En 1997, 66 cinéastes signaient un appel à la désobéissance civile vis-à-vis de lois sur l'immigration qu'ils n'appréciaient pas. Ces temps-ci, José Bové est candidat à la présidentielle tout en étant condamné à une peine de prison ferme, pour un acte d'arrachage qu'il justifie par la désobéissance civile. Aujourd'hui, des militants hostiles à la publicité pronent également la désobéissance civile pour se permettre de vandaliser le mobilier urbain. Le concept de désobeissance civil est donc utilisé en de multiples occasions pour justifier le non-respect intentionel des lois. Selon ses concepteurs, la désobeissance civile doit être non-violente, être en application de l'intérêt général et se faire de façon publique. Il n'est pas certains que tous les militants anti-pub agissent en accord avec la dernière de ces conditions. En outre, agir en fonction de l'intérêt général est évidemment nécessaire, mais l'intérêt général est justement défini par le débat démocratique : les lois sont l'application de débats et d'élections, ce qui leur donne une légitimité totale dans les régimes démocratiques. Ainsi, il pouvait être nécessaire aux soldats et aux ouvriers du IIIème Reich de lui désobeïr lorsqu'il leur faisait accomplir des tâches inhumaines car le régime avait perdu toute légitimité populaire. Tant que les élections sont tenues de façon régulière et transparente, par une constitution approuvée par la majorité, force doit rester à la loi.
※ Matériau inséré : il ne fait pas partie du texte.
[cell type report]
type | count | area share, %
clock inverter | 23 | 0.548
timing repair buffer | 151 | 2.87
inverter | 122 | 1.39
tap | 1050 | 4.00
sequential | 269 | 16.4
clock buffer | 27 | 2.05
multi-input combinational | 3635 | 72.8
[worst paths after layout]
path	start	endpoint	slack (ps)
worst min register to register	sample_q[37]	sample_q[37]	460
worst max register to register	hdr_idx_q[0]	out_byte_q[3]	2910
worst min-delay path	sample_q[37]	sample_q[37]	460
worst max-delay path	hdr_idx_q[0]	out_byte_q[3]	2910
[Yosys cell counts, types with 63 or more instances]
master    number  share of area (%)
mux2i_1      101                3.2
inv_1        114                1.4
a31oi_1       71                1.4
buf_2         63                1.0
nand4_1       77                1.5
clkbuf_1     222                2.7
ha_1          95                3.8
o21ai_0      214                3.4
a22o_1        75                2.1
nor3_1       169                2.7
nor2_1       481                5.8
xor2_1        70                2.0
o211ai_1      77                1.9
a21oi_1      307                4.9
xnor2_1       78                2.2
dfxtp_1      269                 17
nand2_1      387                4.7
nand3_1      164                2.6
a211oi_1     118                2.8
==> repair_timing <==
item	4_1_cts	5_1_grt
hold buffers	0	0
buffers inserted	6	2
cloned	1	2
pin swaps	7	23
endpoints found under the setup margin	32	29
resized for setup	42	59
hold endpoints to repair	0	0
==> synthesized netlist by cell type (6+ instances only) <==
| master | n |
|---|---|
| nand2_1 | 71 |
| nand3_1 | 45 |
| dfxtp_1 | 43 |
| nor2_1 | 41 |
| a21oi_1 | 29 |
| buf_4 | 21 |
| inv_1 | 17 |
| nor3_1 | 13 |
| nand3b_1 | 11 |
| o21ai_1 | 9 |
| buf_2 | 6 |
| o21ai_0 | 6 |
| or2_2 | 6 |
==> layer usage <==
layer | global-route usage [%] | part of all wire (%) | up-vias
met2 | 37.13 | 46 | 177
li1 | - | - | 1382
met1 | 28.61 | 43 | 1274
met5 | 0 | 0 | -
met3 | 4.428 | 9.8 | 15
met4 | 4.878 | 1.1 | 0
La non-violence doit en outre être fondamentale. Cela vaut aussi pour les violences faites aux biens. Gandhi, qui a utilisé la désobéissance civile pour favoriser l'indépendance de l'Inde, a ainsi annoncé qu'il préférait se faire maltraiter par les forces de l'ordre plutôt que de riposter face à elles. Sit-ins, non coopération ou marches pacifiques étaient ses faits d'arme. Leur puissance symbolique était plus forte que les destructions. Si de nos jours les promoteurs de la désobeissance civile (ou civique) comptent aussi sur la force symbolique, elle est secondaire par rapport à leur satisfaction d'avoir participé à une destruction matérielle et donc bien plus effective que symbolique, et se serve du concept avant tout pour donner un semblant de légitimité à une simple illégalité.

Ils dénaturent ainsi un concept qu'il ne faut utiliser qu'en de graves situations, lorsque tous les autres recours ont été épuisés et que le pouvoir en place n'est plus l'émanation du peuple. Car ceux qui pronent actuellement le non respect des lois sont loin d'avoir épuisés tous les recours. Le fait est qu'ils sont tout simplement en minorité dans l'expression de la volonté populaire, et c'est bien ça qu'ils ne supportent pas. En refusant de se soumettre à l'intérêt général, tel qu'il est énoncé par la majorité de la population, ce sont eux en fait qui bafouent la démocratie. Leur autre tort est de se servir d'une justification aussi malhonnête dans leur cas que celle de la désobéissance civile.